Calcarb Limited is committed to continuous development of its insulation materials and to the optimisation of process efficiencies.
Most materials development is undertaken in collaboration with key customers, or at the request of other customers, to meet the various demands that are put on the insulation materials. Having prototyped a material for a given application, these are assessed for commercial application and then offered as an alternative insulation material to existing and new customers.
Process optimisation allows Calcarb Ltd to maintain production costs, where possible, and improve thermal and structural efficiencies without significant additional costs to customers.
In the past a range of CBCF materials were developed to meet the conflicting demands of improved thermal efficiency and the need for a robust material. Hence the range of CBCF products VF-CBCF [most thermally efficient], Std-CBCF, D-CBCF, HD-CBCF [most robust].
The lower density CVI materials, CVI 20 through CVI 40, were developed to enable longer operational life in reactive environments and increased mechanical strength, without significant decreases in thermal efficiency.
Halogen purified materials were developed to meet the demands of very low residual metallic carbons for use in electronic, crystal growing and specialist glass manufacture, where ppm metallic impurities can have a significant effect on product qualities.
Other successful materials developments have been in coatings. Calcarb Ltd produces an excellent foil coated product, which has been shown to assist the maintaining of excellent thermal uniformity within the hot zone of most heat treatment furnaces. Calcoat-M has proved to be a preferred coating in many casting operations, where it shows good resistance to metal splashing and is easily repaired in situ. Calcarb Ltd's Patented Calcoat CVD is the only coating of this type available internationally. It can seal the surface from moderate chemical attack, with no limitation to the complexity of the parts that can be coated - it does not have the cementing issues related to the bonding of foils and CFC's to the insulation surface.
Recent developments have been the higher density CVI materials CVI 50 to CVI 90, which are currently being developed as the precursors for several new technical ceramics within various industrial sectors. The higher CVI materials are also being used in their own right as lower thermal mass alternatives to graphite materials for tooling and gas-feed nozzles.

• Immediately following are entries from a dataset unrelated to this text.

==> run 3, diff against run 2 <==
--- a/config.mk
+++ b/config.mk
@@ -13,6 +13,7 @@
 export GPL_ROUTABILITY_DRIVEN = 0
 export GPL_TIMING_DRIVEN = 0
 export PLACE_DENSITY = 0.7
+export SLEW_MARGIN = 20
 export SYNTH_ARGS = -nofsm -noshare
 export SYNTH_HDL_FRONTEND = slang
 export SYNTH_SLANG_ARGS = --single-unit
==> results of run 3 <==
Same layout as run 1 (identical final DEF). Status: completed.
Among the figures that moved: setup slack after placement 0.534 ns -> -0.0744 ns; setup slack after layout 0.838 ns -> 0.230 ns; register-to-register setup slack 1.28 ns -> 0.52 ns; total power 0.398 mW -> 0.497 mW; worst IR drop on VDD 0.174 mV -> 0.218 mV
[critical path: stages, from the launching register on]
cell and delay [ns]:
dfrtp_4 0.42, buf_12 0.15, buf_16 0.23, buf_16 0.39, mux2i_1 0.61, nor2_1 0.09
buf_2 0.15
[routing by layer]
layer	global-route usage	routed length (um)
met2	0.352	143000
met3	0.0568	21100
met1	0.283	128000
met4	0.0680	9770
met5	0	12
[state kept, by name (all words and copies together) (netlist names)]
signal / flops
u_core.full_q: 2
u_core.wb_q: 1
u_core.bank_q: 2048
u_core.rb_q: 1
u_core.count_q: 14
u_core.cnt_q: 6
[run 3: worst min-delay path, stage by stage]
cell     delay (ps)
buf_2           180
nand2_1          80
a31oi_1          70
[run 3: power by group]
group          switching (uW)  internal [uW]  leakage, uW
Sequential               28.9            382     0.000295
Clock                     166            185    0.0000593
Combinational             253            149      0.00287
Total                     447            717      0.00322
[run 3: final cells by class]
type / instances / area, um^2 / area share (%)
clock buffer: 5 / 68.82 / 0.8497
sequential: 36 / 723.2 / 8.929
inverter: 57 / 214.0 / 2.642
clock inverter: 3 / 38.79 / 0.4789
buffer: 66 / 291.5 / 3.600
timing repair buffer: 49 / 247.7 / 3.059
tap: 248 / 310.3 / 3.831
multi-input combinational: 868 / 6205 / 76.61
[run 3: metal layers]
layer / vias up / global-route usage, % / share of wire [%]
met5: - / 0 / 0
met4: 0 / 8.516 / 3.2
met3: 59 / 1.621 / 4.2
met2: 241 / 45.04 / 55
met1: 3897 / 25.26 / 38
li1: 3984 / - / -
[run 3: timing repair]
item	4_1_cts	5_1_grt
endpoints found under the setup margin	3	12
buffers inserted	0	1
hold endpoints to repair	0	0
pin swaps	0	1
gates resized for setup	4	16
==> src/rtl/dtube_pkg.sv <==
// Shared constants and types for the 4-digit 7-segment scan driver.
package dtube_pkg;

  localparam int unsigned NUM_DIGITS = 4;
  localparam int unsigned DIGIT_W    = 2;
  localparam int unsigned NIBBLE_W   = 4;
  localparam int unsigned DATA_W     = NUM_DIGITS * NIBBLE_W;
  localparam int unsigned SEG_W      = 8;

  // Segment codes, active-high, bit0..6 = a..g
  localparam logic [6:0] SEG_0 = 7'h3F;
  localparam logic [6:0] SEG_1 = 7'h06;
  localparam logic [6:0] SEG_2 = 7'h5B;
  localparam logic [6:0] SEG_3 = 7'h4F;
  localparam logic [6:0] SEG_4 = 7'h66;
  localparam logic [6:0] SEG_5 = 7'h6D;
  localparam logic [6:0] SEG_6 = 7'h7D;
  localparam logic [6:0] SEG_7 = 7'h07;
  localparam logic [6:0] SEG_8 = 7'h7F;
  localparam logic [6:0] SEG_9 = 7'h6F;
  localparam logic [6:0] SEG_A = 7'h77;
  localparam logic [6:0] SEG_B = 7'h7C;
  localparam logic [6:0] SEG_C = 7'h39;
  localparam logic [6:0] SEG_D = 7'h5E;
  localparam logic [6:0] SEG_E = 7'h79;
  localparam logic [6:0] SEG_F = 7'h71;

  typedef enum logic {
    IDLE = 1'b0,
    SCAN = 1'b1
  } state_e;

endpackage

==> src/rtl/dtube_hex2seg.sv <==
// Combinational hex nibble to 7-segment (a..g) decoder.
module dtube_hex2seg
  import dtube_pkg::*;
(
  input  logic [NIBBLE_W-1:0] nibble_i,
  output logic [6:0]          seg_c_o
);

  always_comb begin
    seg_c_o = SEG_0;
    case (nibble_i)
      4'h0: seg_c_o = SEG_0;
      4'h1: seg_c_o = SEG_1;
      4'h2: seg_c_o = SEG_2;
      4'h3: seg_c_o = SEG_3;
      4'h4: seg_c_o = SEG_4;
      4'h5: seg_c_o = SEG_5;
      4'h6: seg_c_o = SEG_6;
      4'h7: seg_c_o = SEG_7;
      4'h8: seg_c_o = SEG_8;
      4'h9: seg_c_o = SEG_9;
      4'hA: seg_c_o = SEG_A;
      4'hB: seg_c_o = SEG_B;
      4'hC: seg_c_o = SEG_C;
      4'hD: seg_c_o = SEG_D;
      4'hE: seg_c_o = SEG_E;
      4'hF: seg_c_o = SEG_F;
      default: seg_c_o = SEG_0;
    endcase
  end

endmodule

==> src/rtl/digital_tube_scan.sv <==
// Time-multiplexed 4-digit 7-segment driver with frame-synchronous data update.
// Define DTUBE_BLANK_LEADING_ZERO_EN to blank leading-zero digits (digit0 never blanked).
module digital_tube_scan
  import dtube_pkg::*;
#(
  parameter int unsigned SCAN_DIV = 50000
) (
  input  logic                  I_sys_clk,
  input  logic                  I_rst,
  input  logic                  I_enable,
  input  logic                  I_load,
  input  logic [DATA_W-1:0]     I_disp_data,
  input  logic [NUM_DIGITS-1:0] I_dp,
  output logic [NUM_DIGITS-1:0] O_sel,
  output logic [SEG_W-1:0]      O_seg,
  output logic [DATA_W-1:0]     O_disp_data,
  output logic                  O_test_en,
  output logic                  O_frame_done
);

  localparam int unsigned PRESC_W = (SCAN_DIV > 1) ? $clog2(SCAN_DIV) : 1;
  localparam logic [PRESC_W-1:0] PRESC_LAST = PRESC_W'(SCAN_DIV - 1);
  localparam logic [DIGIT_W-1:0] DIGIT_LAST = DIGIT_W'(NUM_DIGITS - 1);

  state_e                state_q, state_d;
  logic [PRESC_W-1:0]    presc_q, presc_d;
  logic [DIGIT_W-1:0]    digit_q, digit_d;
  logic [DATA_W-1:0]     act_data_q, act_data_d;
  logic [NUM_DIGITS-1:0] act_dp_q, act_dp_d;
  logic [DATA_W-1:0]     pend_data_q, pend_data_d;
  logic [NUM_DIGITS-1:0] pend_dp_q, pend_dp_d;
  logic                  pend_valid_q, pend_valid_d;
  logic                  wrap_d;

  logic [NUM_DIGITS-1:0] sel_q, sel_d;
  logic [SEG_W-1:0]      seg_q, seg_d;
  logic                  test_en_q;
  logic                  frame_done_q;

  logic [NIBBLE_W-1:0]   nibble;
  logic [6:0]            seg7;
  logic                  blank;

  // Next-state: FSM, prescaler, digit counter, active/pending data
  always_comb begin
    state_d      = state_q;
    presc_d      = presc_q;
    digit_d      = digit_q;
    act_data_d   = act_data_q;
    act_dp_d     = act_dp_q;
    pend_data_d  = pend_data_q;
    pend_dp_d    = pend_dp_q;
    pend_valid_d = pend_valid_q;
    wrap_d       = 1'b0;
    case (state_q)
      IDLE: begin
        if (I_load) begin
          act_data_d = I_disp_data;
          act_dp_d   = I_dp;
        end
        if (I_enable) begin
          state_d = SCAN;
          presc_d = '0;
          digit_d = '0;
        end
      end
      SCAN: begin
        if (!I_enable) begin
          state_d = IDLE;
          presc_d = '0;
          digit_d = '0;
        end else if (presc_q == PRESC_LAST) begin
          presc_d = '0;
          digit_d = digit_q + DIGIT_W'(1);
          if (digit_q == DIGIT_LAST) begin
            wrap_d = 1'b1;
            if (pend_valid_q) begin
              act_data_d   = pend_data_q;
              act_dp_d     = pend_dp_q;
              pend_valid_d = 1'b0;
            end
          end
        end else begin
          presc_d = presc_q + PRESC_W'(1);
        end
        // A load coincident with the wrap lands here, after the swap, so it waits a frame
        if (I_load) begin
          pend_data_d  = I_disp_data;
          pend_dp_d    = I_dp;
          pend_valid_d = 1'b1;
        end
      end
      default: state_d = IDLE;
    endcase
  end

  assign nibble = act_data_d[{digit_d, 2'b00} +: NIBBLE_W];

  dtube_hex2seg u_hex2seg (
    .nibble_i (nibble),
    .seg_c_o  (seg7)
  );

`ifdef DTUBE_BLANK_LEADING_ZERO_EN
  logic [DATA_W-1:0] upper;
  assign upper = act_data_d >> {digit_d, 2'b00};
  assign blank = (digit_d != '0) && (upper == '0);
`else
  assign blank = 1'b0;
`endif

  // Outputs are derived from next-state so they line up with the state they describe
  always_comb begin
    sel_d = '0;
    seg_d = '0;
    if (state_d == SCAN) begin
      sel_d = NUM_DIGITS'(1) << digit_d;
      seg_d = {act_dp_d[digit_d], (blank ? 7'h00 : seg7)};
    end
  end

  always_ff @(posedge I_sys_clk or posedge I_rst) begin
    if (I_rst) begin
      state_q      <= IDLE;
      presc_q      <= '0;
      digit_q      <= '0;
      act_data_q   <= '0;
      act_dp_q     <= '0;
      pend_data_q  <= '0;
      pend_dp_q    <= '0;
      pend_valid_q <= 1'b0;
      sel_q        <= '0;
      seg_q        <= '0;
      test_en_q    <= 1'b0;
      frame_done_q <= 1'b0;
    end else begin
      state_q      <= state_d;
      presc_q      <= presc_d;
      digit_q      <= digit_d;
      act_data_q   <= act_data_d;
      act_dp_q     <= act_dp_d;
      pend_data_q  <= pend_data_d;
      pend_dp_q    <= pend_dp_d;
      pend_valid_q <= pend_valid_d;
      sel_q        <= sel_d;
      seg_q        <= seg_d;
      test_en_q    <= (state_d == SCAN);
      frame_done_q <= wrap_d;
    end
  end

  assign O_sel        = sel_q;
  assign O_seg        = seg_q;
  assign O_disp_data  = act_data_q;
  assign O_test_en    = test_en_q;
  assign O_frame_done = frame_done_q;

endmodule
==> config.mk <==
export PLATFORM = sky130hd
export DESIGN_NAME = forward_history_unit
export DESIGN_NICKNAME = d
export VERILOG_FILES = /design/src/rtl/forward_history_unit.sv
export SDC_FILE = /design/constraint.sdc
export NUM_CORES = 1
export LEC_CHECK = 0
export BUFFER_PORTS_ARGS = -buffer_cell sky130_fd_sc_hd__buf_2
export CAP_MARGIN = 0
export CORE_MARGIN = 2
export CORE_UTILIZATION = 50
export CTS_CLUSTER_SIZE = 12
export DETAILED_ROUTE_END_ITERATION = 10
export PLACE_DENSITY = 0.8
export SYNTH_ARGS = -nofsm -noshare
export SYNTH_HDL_FRONTEND = slang
export SYNTH_SLANG_ARGS = --single-unit
==> constraint.sdc <==
create_clock -name clk -period 2.1 [get_ports clk]
set_clock_uncertainty 0.05 [all_clocks]
set_input_delay 0.21 -clock clk [delete_from_list [all_inputs] [get_ports clk]]
set_output_delay 0.21 -clock clk [all_outputs]
set_load 0.01 [all_outputs]
===== src/rtl/rr_bus_sched_if.sv =====
// Bus bundle between the round-robin scheduler and its attached devices.
// The scheduler takes the master side; the device array takes the slave side.
interface rr_bus_sched_if #(
    parameter int drvrs   = 4,
    parameter int pckg_sz = 16
);
    logic [drvrs-1:0]         pndng;
    logic [drvrs*pckg_sz-1:0] D_pop;
    logic [drvrs-1:0]         pop;
    logic [drvrs-1:0]         push;
    logic [pckg_sz-1:0]       D_push;
    logic                     busy;
    logic [15:0]              drop_cnt;

    modport master (input pndng, D_pop, output pop, push, D_push, busy, drop_cnt);
    modport slave  (output pndng, D_pop, input pop, push, D_push, busy, drop_cnt);
endinterface


===== src/rtl/rr_bus_sched.sv =====
// Round-robin bus scheduler: pops one packet from a granted device, then pushes it
// to its destination (unicast or broadcast), counting undeliverable packets as drops.
module rr_bus_sched #(
    parameter int         drvrs     = 4,
    parameter int         pckg_sz   = 16,
    parameter logic [7:0] broadcast = 8'hFF
) (
    input  logic           clk,
    input  logic           reset,
    rr_bus_sched_if.master bus
);
    localparam int GW = (drvrs > 1) ? $clog2(drvrs) : 1;

    typedef enum logic [1:0] {IDLE, POP, PUSH} state_e;

    state_e             state_q, state_d;
    logic [GW-1:0]      grant_q, grant_d;
    logic [GW-1:0]      last_q, last_d;
    logic [pckg_sz-1:0] pkt_q, pkt_d;
    logic [pckg_sz-1:0] dpush_q, dpush_d;
    logic [drvrs-1:0]   pop_q, pop_d;
    logic [drvrs-1:0]   push_q, push_d;
    logic               busy_q, busy_d;
    logic [15:0]        drop_q, drop_d;

    logic [pckg_sz-1:0] slot [drvrs];
    logic [GW-1:0]      rr_pick;
    logic               rr_hit;
    int                 idx;
    logic [7:0]         dest;
    logic               is_bcast;
    logic               dest_ok;

    for (genvar i = 0; i < drvrs; i++) begin : g_slot
        assign slot[i] = bus.D_pop[i*pckg_sz +: pckg_sz];
    end

    assign dest     = pkt_q[pckg_sz-1 -: 8];
    assign is_bcast = (dest == broadcast);
    assign dest_ok  = ({24'd0, dest} < 32'(drvrs)) && (dest != 8'(grant_q));

    // Scan farthest-first so the device nearest after last_q wins.
    always_comb begin
        rr_hit  = 1'b0;
        rr_pick = last_q;
        idx     = 0;
        for (int off = drvrs; off >= 1; off--) begin
            idx = (int'(last_q) + off) % drvrs;
            if (bus.pndng[GW'(idx)]) begin
                rr_hit  = 1'b1;
                rr_pick = GW'(idx);
            end
        end
    end

    always_ff @(posedge clk) begin
        if (!reset) begin
            state_q <= IDLE;
            grant_q <= '0;
        end else begin
            state_q <= state_d;
            grant_q <= grant_d;
        end
    end

    always_comb begin
        state_d = state_q;
        grant_d = grant_q;
        case (state_q)
            IDLE: if (rr_hit) begin
                state_d = POP;
                grant_d = rr_pick;
            end
            POP:     state_d = bus.pndng[grant_q] ? PUSH : IDLE;
            PUSH:    state_d = IDLE;
            default: state_d = IDLE;
        endcase
    end

    always_comb begin
        pop_d   = '0;
        push_d  = '0;
        pkt_d   = pkt_q;
        dpush_d = dpush_q;
        drop_d  = drop_q;
        last_d  = last_q;
        busy_d  = (state_d != IDLE);
        case (state_q)
            POP: if (bus.pndng[grant_q]) begin
                pop_d[grant_q] = 1'b1;
                pkt_d          = slot[grant_q];
            end
            PUSH: begin
                last_d = grant_q;
                if (is_bcast) begin
                    push_d          = '1;
                    push_d[grant_q] = 1'b0;
                    dpush_d         = pkt_q;
                end else if (dest_ok) begin
                    push_d[dest[GW-1:0]] = 1'b1;
                    dpush_d              = pkt_q;
                end else if (drop_q != 16'hFFFF) begin
                    drop_d = drop_q + 16'd1;
                end
            end
            default: ;
        endcase
    end

    always_ff @(posedge clk) begin
        if (!reset) begin
            pop_q   <= '0;
            push_q  <= '0;
            pkt_q   <= '0;
            dpush_q <= '0;
            busy_q  <= 1'b0;
            drop_q  <= '0;
            last_q  <= GW'(drvrs - 1);
        end else begin
            pop_q   <= pop_d;
            push_q  <= push_d;
            pkt_q   <= pkt_d;
            dpush_q <= dpush_d;
            busy_q  <= busy_d;
            drop_q  <= drop_d;
            last_q  <= last_d;
        end
    end

    assign bus.pop      = pop_q;
    assign bus.push     = push_q;
    assign bus.D_push   = dpush_q;
    assign bus.busy     = busy_q;
    assign bus.drop_cnt = drop_q;
endmodule
--- config.mk ---
export PLATFORM = sky130hd
export DESIGN_NAME = fault_campaign_ctrl
export DESIGN_NICKNAME = d
export VERILOG_FILES = /design/src/rtl/fi_campaign_pkg.sv /design/src/rtl/fi_misr.sv /design/src/rtl/fault_campaign_ctrl.sv
export SDC_FILE = /design/constraint.sdc
export NUM_CORES = 1
export LEC_CHECK = 0
export CAP_MARGIN = 20
export CORE_MARGIN = 1
export CORE_UTILIZATION = 50
export CTS_BUF_LIST = sky130_fd_sc_hd__clkbuf_4 sky130_fd_sc_hd__clkbuf_8 sky130_fd_sc_hd__clkbuf_16
export DETAILED_ROUTE_END_ITERATION = 10
export GPL_TIMING_DRIVEN = 0
export HOLD_SLACK_MARGIN = 0.08
export PLACE_DENSITY = 0.76
export SETUP_SLACK_MARGIN = 0.1
export SYNTH_ARGS = -nofsm -noshare
export SYNTH_HDL_FRONTEND = slang
export SYNTH_SLANG_ARGS = --single-unit
--- constraint.sdc ---
create_clock -name clk -period 5.55 [get_ports clk]
set_clock_uncertainty 0.15 [all_clocks]
set_input_delay 1.11 -clock clk [delete_from_list [all_inputs] [get_ports clk]]
set_output_delay 1.11 -clock clk [all_outputs]
set_load 0.1 [all_outputs]
--- src/rtl/fi_campaign_pkg.sv ---
// Shared types, polynomials and fault-indexing helper for the fault-injection campaign controller.
package fi_campaign_pkg;

    typedef enum logic [1:0] {
        ST_IDLE,
        ST_RUN,
        ST_EVAL,
        ST_DONE
    } state_t;

    // {A,B} LFSR taps for x^12+x^6+x^4+x+1, Fibonacci form shifting toward the MSB
    localparam logic [11:0] LFSR_TAPS  = 12'h829;
    localparam logic [7:0]  MISR_POLY  = 8'h1D;

    localparam int NUM_LOC    = 8;
    localparam int NUM_TYPE   = 3;
    localparam int NUM_FAULTS = NUM_LOC * NUM_TYPE;

    localparam logic [1:0] F_NONE = 2'b00;

    function automatic logic [4:0] fault_index(input logic [2:0] loc, input logic [1:0] ftype);
        return 5'(loc) * 5'd3 + 5'(ftype) - 5'd1;
    endfunction

endpackage

--- src/rtl/fi_misr.sv ---
// 8-bit multiple-input signature register (x^8+x^4+x^3+x^2+1) with synchronous clear and enable.
module fi_misr
    import fi_campaign_pkg::*;
(
    input  logic       clk,
    input  logic       reset,
    input  logic       clear,
    input  logic       enable,
    input  logic [7:0] data,
    output logic [7:0] sig
);

    logic [7:0] sig_reg;

    always_ff @(posedge clk or posedge reset) begin
        if (reset) begin
            sig_reg <= 8'h00;
        end else if (clear) begin
            sig_reg <= 8'h00;
        end else if (enable) begin
            sig_reg <= {sig_reg[6:0], 1'b0} ^ (sig_reg[7] ? MISR_POLY : 8'h00) ^ data;
        end
    end

    assign sig = sig_reg;

endmodule

--- src/rtl/fault_campaign_ctrl.sv ---
// Self-test campaign controller: one golden pass plus one pass per fault, LFSR stimulus, MISR compaction.
// Optional signature trace outputs (sig_valid, sig_out) are enabled with FI_SIG_TRACE_EN.
module fault_campaign_ctrl
    import fi_campaign_pkg::*;
#(
    parameter int          N_PATTERNS = 16,
    parameter logic [11:0] LFSR_SEED  = 12'hACE
) (
    input  logic                  clk,
    input  logic                  reset,
    input  logic                  start,
    output logic [7:0]            A,
    output logic [3:0]            B,
    output logic [2:0]            f_loc,
    output logic [1:0]            f_type,
    input  logic [7:0]            Y,
    output logic                  busy,
    output logic                  done,
    output logic [NUM_FAULTS-1:0] detect_map,
    output logic [4:0]            detected_cnt,
    output logic [7:0]            golden_sig
`ifdef FI_SIG_TRACE_EN
    ,
    output logic                  sig_valid,
    output logic [7:0]            sig_out
`endif
);

    localparam logic [7:0] LAST_COUNT = 8'(N_PATTERNS - 1);

    state_t                state_reg, state_next;
    logic [11:0]           lfsr_reg;
    logic [7:0]            count_reg;
    logic [2:0]            loc_reg;
    logic [1:0]            type_reg;
    logic [NUM_FAULTS-1:0] detect_map_reg;
    logic [4:0]            detected_cnt_reg;
    logic [7:0]            golden_reg;

    logic [11:0] lfsr_next;
    logic        misr_clr, misr_en;
    logic [7:0]  misr_sig;
    logic        last_fault, fault_hit;

    assign lfsr_next  = {lfsr_reg[10:0], ^(lfsr_reg & LFSR_TAPS)};
    assign last_fault = (loc_reg == 3'd7) && (type_reg == 2'b11);
    assign fault_hit  = (type_reg != F_NONE) && (misr_sig != golden_reg);

    fi_misr u_misr (
        .clk    (clk),
        .reset  (reset),
        .clear  (misr_clr),
        .enable (misr_en),
        .data   (Y),
        .sig    (misr_sig)
    );

    always_ff @(posedge clk or posedge reset) begin
        if (reset) begin
            state_reg <= ST_IDLE;
        end else begin
            state_reg <= state_next;
        end
    end

    always_comb begin
        state_next = state_reg;
        misr_clr   = 1'b0;
        misr_en    = 1'b0;
        case (state_reg)
            ST_IDLE, ST_DONE: begin
                if (start) begin
                    state_next = ST_RUN;
                    misr_clr   = 1'b1;
                end
            end
            ST_RUN: begin
                misr_en = 1'b1;
                if (count_reg == LAST_COUNT) begin
                    state_next = ST_EVAL;
                end
            end
            ST_EVAL: begin
                if (last_fault) begin
                    state_next = ST_DONE;
                end else begin
                    state_next = ST_RUN;
                    misr_clr   = 1'b1;
                end
            end
            default: state_next = ST_IDLE;
        endcase
    end

    always_ff @(posedge clk or posedge reset) begin
        if (reset) begin
            lfsr_reg         <= 12'h000;
            count_reg        <= 8'h00;
            loc_reg          <= 3'd0;
            type_reg         <= F_NONE;
            detect_map_reg   <= '0;
            detected_cnt_reg <= 5'd0;
            golden_reg       <= 8'h00;
        end else begin
            case (state_reg)
                ST_IDLE, ST_DONE: begin
                    if (start) begin
                        lfsr_reg         <= LFSR_SEED;
                        count_reg        <= 8'h00;
                        loc_reg          <= 3'd0;
                        type_reg         <= F_NONE;
                        detect_map_reg   <= '0;
                        detected_cnt_reg <= 5'd0;
                        golden_reg       <= 8'h00;
                    end
                end
                ST_RUN: begin
                    lfsr_reg  <= lfsr_next;
                    count_reg <= count_reg + 8'd1;
                end
                ST_EVAL: begin
                    if (type_reg == F_NONE) begin
                        golden_reg <= misr_sig;
                    end else if (fault_hit) begin
                        detect_map_reg[fault_index(loc_reg, type_reg)] <= 1'b1;
                        detected_cnt_reg <= detected_cnt_reg + 5'd1;
                    end
                    // Fault order: golden, then f_loc outer, f_type inner 01..11
                    if (last_fault) begin
                        loc_reg  <= 3'd0;
                        type_reg <= F_NONE;
                    end else begin
                        lfsr_reg  <= LFSR_SEED;
                        count_reg <= 8'h00;
                        if (type_reg == 2'b11) begin
                            loc_reg  <= loc_reg + 3'd1;
                            type_reg <= 2'b01;
                        end else begin
                            type_reg <= type_reg + 2'b01;
                        end
                    end
                end
                default: ;
            endcase
        end
    end

`ifdef FI_SIG_TRACE_EN
    logic       sig_valid_reg;
    logic [7:0] sig_out_reg;

    always_ff @(posedge clk or posedge reset) begin
        if (reset) begin
            sig_valid_reg <= 1'b0;
            sig_out_reg   <= 8'h00;
        end else begin
            sig_valid_reg <= (state_reg == ST_EVAL);
            if (state_reg == ST_EVAL) begin
                sig_out_reg <= misr_sig;
            end
        end
    end

    assign sig_valid = sig_valid_reg;
    assign sig_out   = sig_out_reg;
`endif

    assign A            = lfsr_reg[11:4];
    assign B            = lfsr_reg[3:0];
    assign f_loc        = loc_reg;
    assign f_type       = type_reg;
    assign busy         = (state_reg == ST_RUN) || (state_reg == ST_EVAL);
    assign done         = (state_reg == ST_DONE);
    assign detect_map   = detect_map_reg;
    assign detected_cnt = detected_cnt_reg;
    assign golden_sig   = golden_reg;

endmodule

A new material currently at the prototype stage is SiC-CVI 24. This is CVI 24 material, where a sheath of SiC has been deposited by Chemical Vapour Deposition onto the carbon fibre, giving an excellent chemically resistant surface. Under test conditions in hydrogen, this material has shown 82% reduction in methane generation, compared to equivalent CVI 24 materials.
Calcarb Ltd has a small materials laboratory in house, however most of its materials development testing and analysis is undertaken at internationally acclaimed research centres such as The Imperial College of Science, Technology & Medicine, London; Shiva Technologies, France and Columbia Analytical Services, Kelso, WA. USA.